## THE PROBLEM
Using the records below, filter out every line that lacks "those" and copy the rest.

[MATERIAL SHOWN — start]

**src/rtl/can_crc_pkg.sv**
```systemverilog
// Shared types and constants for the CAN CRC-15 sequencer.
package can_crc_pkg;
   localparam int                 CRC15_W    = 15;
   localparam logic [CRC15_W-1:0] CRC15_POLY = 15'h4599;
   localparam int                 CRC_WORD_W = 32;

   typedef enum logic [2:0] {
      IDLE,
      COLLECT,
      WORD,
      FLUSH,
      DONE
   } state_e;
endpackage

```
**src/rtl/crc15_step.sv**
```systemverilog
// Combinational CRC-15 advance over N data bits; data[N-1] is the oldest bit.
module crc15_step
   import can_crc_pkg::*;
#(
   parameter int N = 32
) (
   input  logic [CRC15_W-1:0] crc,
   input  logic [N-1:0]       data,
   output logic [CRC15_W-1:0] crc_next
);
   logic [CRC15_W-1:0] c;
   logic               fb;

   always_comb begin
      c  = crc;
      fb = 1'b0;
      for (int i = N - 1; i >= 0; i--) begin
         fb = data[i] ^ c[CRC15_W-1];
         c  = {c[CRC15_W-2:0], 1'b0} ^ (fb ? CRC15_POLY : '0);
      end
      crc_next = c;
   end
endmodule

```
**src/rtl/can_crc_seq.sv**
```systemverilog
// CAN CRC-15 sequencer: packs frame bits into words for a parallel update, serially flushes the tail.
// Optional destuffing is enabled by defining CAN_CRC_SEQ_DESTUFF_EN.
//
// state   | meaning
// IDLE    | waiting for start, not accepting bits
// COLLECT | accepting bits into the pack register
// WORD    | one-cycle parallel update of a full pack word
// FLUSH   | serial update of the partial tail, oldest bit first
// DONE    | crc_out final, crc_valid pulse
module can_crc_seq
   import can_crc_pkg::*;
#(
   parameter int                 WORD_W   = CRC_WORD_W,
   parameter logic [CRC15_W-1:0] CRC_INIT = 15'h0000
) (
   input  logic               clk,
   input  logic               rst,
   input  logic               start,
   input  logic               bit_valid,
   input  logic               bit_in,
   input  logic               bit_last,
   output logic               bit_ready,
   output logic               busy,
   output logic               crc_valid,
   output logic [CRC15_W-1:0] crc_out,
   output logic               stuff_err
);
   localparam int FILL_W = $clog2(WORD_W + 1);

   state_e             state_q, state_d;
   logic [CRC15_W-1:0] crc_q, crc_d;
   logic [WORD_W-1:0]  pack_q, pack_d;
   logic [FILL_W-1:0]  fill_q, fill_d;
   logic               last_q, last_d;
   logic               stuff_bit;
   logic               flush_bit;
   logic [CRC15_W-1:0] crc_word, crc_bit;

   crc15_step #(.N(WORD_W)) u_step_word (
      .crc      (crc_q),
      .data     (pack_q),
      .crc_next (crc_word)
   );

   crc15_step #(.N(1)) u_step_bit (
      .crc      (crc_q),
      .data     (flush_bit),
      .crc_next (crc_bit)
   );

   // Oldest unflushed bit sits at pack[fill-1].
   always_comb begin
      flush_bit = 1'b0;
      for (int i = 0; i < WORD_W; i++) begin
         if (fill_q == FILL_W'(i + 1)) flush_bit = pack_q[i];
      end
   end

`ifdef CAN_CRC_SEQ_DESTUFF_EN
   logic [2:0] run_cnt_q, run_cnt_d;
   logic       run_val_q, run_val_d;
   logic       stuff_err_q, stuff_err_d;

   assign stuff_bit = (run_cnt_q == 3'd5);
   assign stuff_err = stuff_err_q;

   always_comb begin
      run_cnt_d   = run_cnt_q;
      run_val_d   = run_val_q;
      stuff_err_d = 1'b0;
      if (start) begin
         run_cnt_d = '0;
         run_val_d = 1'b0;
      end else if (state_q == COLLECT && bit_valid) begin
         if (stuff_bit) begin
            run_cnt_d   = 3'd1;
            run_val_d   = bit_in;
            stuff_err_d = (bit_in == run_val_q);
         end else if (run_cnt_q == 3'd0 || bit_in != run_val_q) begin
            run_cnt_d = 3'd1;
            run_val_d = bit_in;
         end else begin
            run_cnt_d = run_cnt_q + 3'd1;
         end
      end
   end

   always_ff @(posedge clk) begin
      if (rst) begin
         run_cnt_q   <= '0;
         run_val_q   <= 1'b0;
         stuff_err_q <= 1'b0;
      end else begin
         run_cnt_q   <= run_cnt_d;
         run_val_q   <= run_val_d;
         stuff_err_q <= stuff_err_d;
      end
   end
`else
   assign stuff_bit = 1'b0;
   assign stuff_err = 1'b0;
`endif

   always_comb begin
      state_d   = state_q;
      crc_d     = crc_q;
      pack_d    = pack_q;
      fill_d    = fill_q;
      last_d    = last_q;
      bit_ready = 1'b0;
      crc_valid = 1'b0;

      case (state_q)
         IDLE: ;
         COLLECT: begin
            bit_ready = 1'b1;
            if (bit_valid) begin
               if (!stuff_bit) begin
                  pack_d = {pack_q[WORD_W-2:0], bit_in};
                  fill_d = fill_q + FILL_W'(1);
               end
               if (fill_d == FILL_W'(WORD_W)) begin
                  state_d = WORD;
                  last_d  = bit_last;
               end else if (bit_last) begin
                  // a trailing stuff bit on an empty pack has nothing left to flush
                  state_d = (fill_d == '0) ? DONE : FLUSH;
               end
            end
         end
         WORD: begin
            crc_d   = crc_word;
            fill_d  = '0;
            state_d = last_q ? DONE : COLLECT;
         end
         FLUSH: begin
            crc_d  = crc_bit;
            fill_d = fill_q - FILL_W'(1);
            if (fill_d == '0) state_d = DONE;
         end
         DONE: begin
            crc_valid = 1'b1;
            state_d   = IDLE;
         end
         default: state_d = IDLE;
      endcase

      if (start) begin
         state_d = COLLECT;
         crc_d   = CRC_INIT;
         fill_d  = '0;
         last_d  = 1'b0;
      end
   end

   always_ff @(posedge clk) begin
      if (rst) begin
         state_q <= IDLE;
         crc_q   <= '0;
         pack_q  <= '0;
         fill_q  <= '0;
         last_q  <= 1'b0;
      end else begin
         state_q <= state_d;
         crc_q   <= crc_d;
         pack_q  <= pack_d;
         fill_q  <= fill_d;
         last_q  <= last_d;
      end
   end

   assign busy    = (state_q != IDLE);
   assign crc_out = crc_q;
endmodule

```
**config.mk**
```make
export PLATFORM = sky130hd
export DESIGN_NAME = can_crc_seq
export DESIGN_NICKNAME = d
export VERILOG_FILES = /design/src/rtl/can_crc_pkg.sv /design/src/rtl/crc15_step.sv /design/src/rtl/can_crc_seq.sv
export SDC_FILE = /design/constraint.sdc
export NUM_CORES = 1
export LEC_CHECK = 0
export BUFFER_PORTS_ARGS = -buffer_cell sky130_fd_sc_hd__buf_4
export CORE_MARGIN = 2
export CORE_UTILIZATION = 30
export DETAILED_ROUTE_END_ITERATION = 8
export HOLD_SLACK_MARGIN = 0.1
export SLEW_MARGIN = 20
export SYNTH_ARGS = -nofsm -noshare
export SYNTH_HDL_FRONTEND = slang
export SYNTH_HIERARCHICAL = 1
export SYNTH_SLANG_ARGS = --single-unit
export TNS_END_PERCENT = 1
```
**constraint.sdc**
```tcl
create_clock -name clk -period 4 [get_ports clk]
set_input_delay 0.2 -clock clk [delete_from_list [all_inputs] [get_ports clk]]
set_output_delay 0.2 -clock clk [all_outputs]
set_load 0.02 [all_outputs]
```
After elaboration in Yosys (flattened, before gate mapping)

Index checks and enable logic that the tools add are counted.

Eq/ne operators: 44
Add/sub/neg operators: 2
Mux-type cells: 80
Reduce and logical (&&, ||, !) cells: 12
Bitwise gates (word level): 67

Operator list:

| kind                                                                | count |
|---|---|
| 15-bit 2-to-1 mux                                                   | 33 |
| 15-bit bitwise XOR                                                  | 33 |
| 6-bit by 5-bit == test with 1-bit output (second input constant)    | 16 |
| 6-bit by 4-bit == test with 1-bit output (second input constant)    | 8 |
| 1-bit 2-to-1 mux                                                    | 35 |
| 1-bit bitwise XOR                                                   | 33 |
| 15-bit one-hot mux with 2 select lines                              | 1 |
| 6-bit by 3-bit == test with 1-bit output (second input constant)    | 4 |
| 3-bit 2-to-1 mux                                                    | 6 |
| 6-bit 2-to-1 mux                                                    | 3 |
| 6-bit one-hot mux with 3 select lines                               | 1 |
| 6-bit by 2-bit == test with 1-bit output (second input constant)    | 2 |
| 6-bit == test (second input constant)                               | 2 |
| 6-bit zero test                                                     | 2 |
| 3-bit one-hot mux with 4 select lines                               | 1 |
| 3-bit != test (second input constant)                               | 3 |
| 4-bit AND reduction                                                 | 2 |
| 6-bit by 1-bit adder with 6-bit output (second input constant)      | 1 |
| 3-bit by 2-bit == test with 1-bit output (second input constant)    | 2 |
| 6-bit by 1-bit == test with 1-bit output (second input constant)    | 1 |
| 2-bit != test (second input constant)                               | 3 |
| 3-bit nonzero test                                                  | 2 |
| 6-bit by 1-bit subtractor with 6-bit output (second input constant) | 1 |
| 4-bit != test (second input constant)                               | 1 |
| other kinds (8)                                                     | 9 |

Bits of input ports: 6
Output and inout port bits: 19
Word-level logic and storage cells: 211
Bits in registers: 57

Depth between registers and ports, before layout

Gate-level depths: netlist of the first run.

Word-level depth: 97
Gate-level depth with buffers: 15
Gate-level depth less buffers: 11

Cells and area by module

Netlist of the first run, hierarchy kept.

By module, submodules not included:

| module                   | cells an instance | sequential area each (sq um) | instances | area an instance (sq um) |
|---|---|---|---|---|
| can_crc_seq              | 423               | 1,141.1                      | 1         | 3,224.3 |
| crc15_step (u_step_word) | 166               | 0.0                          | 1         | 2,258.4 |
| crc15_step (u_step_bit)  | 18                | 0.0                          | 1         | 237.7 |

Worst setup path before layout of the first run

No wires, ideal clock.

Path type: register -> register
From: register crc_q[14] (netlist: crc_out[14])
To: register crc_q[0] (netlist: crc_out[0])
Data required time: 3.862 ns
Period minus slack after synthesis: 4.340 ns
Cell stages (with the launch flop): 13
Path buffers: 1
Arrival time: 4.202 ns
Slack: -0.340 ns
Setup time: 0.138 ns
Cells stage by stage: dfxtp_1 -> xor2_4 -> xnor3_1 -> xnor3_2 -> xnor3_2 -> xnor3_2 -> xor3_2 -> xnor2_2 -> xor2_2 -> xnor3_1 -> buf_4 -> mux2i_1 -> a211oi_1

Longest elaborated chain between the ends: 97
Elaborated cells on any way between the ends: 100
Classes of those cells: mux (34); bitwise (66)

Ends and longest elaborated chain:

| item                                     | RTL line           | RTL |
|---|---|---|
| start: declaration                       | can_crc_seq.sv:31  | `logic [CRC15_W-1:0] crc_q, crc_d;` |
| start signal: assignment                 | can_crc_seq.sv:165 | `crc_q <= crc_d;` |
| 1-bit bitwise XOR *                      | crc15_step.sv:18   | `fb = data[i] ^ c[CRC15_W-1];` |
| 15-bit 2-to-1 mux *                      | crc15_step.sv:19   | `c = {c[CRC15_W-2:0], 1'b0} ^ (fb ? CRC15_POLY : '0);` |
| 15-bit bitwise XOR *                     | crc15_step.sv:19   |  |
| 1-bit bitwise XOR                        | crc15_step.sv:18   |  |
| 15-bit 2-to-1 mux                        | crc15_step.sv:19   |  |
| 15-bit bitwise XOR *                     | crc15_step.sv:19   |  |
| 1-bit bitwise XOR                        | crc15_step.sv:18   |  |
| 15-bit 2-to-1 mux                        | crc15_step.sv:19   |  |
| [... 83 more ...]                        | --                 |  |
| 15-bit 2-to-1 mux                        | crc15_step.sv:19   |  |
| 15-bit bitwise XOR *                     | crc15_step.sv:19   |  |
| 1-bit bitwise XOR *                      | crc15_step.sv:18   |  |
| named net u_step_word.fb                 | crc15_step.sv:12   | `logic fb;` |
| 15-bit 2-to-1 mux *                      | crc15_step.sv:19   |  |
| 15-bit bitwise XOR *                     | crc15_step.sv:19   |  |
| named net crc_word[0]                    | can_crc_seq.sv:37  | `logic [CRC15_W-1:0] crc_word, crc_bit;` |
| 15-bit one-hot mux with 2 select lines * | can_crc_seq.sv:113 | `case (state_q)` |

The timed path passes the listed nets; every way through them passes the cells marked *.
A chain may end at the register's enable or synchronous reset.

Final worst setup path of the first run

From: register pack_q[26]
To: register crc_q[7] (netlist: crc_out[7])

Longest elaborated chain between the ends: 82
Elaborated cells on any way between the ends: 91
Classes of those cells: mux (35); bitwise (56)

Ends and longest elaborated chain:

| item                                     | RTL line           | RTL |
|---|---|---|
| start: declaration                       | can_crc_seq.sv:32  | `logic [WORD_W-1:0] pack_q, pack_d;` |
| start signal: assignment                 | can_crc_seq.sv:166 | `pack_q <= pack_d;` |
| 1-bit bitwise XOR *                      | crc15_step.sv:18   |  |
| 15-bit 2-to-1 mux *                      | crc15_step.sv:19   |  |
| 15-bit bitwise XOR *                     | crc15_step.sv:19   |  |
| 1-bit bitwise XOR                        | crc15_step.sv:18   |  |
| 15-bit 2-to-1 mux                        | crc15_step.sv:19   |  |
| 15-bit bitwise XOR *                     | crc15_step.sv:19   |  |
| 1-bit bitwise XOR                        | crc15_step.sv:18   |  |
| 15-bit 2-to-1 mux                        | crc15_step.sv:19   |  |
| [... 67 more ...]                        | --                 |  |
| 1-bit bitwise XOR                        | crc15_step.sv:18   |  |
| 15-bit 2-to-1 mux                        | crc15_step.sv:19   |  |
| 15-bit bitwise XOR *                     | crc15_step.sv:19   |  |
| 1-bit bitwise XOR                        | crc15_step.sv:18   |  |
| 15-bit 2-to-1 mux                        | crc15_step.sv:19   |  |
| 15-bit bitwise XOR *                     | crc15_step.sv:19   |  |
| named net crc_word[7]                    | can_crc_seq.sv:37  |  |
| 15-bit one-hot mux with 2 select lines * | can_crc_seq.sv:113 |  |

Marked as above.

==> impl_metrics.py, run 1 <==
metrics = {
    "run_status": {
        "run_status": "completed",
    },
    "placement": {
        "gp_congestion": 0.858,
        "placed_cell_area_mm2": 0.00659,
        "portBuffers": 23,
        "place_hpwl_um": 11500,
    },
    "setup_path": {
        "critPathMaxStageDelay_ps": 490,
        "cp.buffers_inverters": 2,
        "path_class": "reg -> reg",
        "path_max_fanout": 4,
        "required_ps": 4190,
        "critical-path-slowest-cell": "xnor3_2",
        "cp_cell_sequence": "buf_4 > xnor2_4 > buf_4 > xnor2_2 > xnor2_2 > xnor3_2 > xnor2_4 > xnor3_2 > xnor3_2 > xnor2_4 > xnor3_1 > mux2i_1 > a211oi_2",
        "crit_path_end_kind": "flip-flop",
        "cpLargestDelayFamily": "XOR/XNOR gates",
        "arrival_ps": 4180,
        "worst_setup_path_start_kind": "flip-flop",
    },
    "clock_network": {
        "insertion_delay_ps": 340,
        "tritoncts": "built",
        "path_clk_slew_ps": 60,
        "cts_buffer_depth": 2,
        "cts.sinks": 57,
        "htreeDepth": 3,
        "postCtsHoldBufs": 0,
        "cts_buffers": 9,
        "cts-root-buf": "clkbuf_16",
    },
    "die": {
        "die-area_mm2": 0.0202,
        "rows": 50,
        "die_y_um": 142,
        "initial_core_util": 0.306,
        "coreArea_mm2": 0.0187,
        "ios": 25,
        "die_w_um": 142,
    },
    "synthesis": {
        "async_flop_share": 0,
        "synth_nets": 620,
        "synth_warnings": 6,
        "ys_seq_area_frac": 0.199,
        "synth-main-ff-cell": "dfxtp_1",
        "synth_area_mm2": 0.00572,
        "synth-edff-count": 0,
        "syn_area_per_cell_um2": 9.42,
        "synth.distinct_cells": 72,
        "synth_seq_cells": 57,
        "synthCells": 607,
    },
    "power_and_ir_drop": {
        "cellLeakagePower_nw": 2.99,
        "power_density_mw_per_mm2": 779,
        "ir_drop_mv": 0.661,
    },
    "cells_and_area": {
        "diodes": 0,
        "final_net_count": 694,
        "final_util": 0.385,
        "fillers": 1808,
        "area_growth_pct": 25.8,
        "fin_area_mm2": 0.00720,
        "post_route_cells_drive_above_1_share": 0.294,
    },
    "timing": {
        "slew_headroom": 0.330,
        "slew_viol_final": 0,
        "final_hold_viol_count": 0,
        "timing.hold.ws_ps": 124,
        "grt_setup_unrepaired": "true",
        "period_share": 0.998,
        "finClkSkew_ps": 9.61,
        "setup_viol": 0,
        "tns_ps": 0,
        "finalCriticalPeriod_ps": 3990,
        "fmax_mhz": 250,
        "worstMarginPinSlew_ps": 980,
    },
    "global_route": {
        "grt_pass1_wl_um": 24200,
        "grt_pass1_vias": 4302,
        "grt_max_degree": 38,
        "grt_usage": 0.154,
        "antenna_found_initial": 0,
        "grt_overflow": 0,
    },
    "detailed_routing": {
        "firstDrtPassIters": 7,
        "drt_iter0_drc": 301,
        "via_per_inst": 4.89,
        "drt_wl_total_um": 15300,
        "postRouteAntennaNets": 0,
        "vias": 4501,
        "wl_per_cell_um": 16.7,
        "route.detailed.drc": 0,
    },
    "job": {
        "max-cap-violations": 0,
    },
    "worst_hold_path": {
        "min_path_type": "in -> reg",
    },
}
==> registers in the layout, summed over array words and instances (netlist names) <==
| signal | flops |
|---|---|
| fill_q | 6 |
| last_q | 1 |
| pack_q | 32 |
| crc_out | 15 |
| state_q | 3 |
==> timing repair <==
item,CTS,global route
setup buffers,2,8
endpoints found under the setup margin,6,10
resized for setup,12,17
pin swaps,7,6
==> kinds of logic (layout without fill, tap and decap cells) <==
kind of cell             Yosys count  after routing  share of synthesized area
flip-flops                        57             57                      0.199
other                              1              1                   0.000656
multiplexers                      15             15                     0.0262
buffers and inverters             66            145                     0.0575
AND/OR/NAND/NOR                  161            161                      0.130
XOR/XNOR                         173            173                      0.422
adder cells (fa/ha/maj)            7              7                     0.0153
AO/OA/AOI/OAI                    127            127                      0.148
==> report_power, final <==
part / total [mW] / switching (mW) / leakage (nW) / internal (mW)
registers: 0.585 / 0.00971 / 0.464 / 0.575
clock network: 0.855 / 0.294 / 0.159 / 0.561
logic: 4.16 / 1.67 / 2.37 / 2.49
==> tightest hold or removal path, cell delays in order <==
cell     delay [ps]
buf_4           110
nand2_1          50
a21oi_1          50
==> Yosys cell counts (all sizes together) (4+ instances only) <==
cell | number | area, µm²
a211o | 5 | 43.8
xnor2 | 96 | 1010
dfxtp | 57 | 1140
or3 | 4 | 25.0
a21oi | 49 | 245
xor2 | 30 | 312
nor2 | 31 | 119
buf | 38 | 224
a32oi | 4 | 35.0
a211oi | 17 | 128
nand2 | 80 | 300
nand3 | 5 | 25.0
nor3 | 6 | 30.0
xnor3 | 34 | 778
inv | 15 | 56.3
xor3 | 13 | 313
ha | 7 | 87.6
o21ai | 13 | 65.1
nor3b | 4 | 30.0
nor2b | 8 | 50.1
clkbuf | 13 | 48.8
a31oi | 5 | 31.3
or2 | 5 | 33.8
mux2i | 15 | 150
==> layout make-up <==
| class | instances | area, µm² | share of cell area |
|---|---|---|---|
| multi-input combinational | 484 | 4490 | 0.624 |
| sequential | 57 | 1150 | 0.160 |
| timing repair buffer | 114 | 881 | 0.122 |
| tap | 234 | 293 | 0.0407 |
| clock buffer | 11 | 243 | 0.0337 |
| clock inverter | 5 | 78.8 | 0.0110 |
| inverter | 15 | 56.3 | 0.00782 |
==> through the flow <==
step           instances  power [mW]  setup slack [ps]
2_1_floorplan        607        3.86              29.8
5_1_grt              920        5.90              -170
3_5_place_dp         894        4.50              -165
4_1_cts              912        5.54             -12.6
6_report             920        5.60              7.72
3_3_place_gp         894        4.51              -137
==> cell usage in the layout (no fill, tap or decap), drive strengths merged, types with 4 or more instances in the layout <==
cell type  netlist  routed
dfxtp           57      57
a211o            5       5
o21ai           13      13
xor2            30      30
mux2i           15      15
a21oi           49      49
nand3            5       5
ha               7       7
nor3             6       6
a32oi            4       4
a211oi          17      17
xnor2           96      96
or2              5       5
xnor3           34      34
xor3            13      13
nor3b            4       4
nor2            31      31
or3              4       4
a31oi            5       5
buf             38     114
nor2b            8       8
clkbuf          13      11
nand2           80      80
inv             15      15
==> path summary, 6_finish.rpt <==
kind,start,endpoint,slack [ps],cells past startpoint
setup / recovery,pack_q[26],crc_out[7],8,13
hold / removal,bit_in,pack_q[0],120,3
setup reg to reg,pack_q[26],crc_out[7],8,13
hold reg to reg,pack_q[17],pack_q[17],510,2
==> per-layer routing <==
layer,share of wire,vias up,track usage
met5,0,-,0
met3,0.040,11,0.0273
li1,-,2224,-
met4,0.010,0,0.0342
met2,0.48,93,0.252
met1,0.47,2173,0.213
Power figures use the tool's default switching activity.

[MATERIAL SHOWN — finish]

## RESULT BELOW
Classes of those cells: mux (34); bitwise (66)
Classes of those cells: mux (35); bitwise (56)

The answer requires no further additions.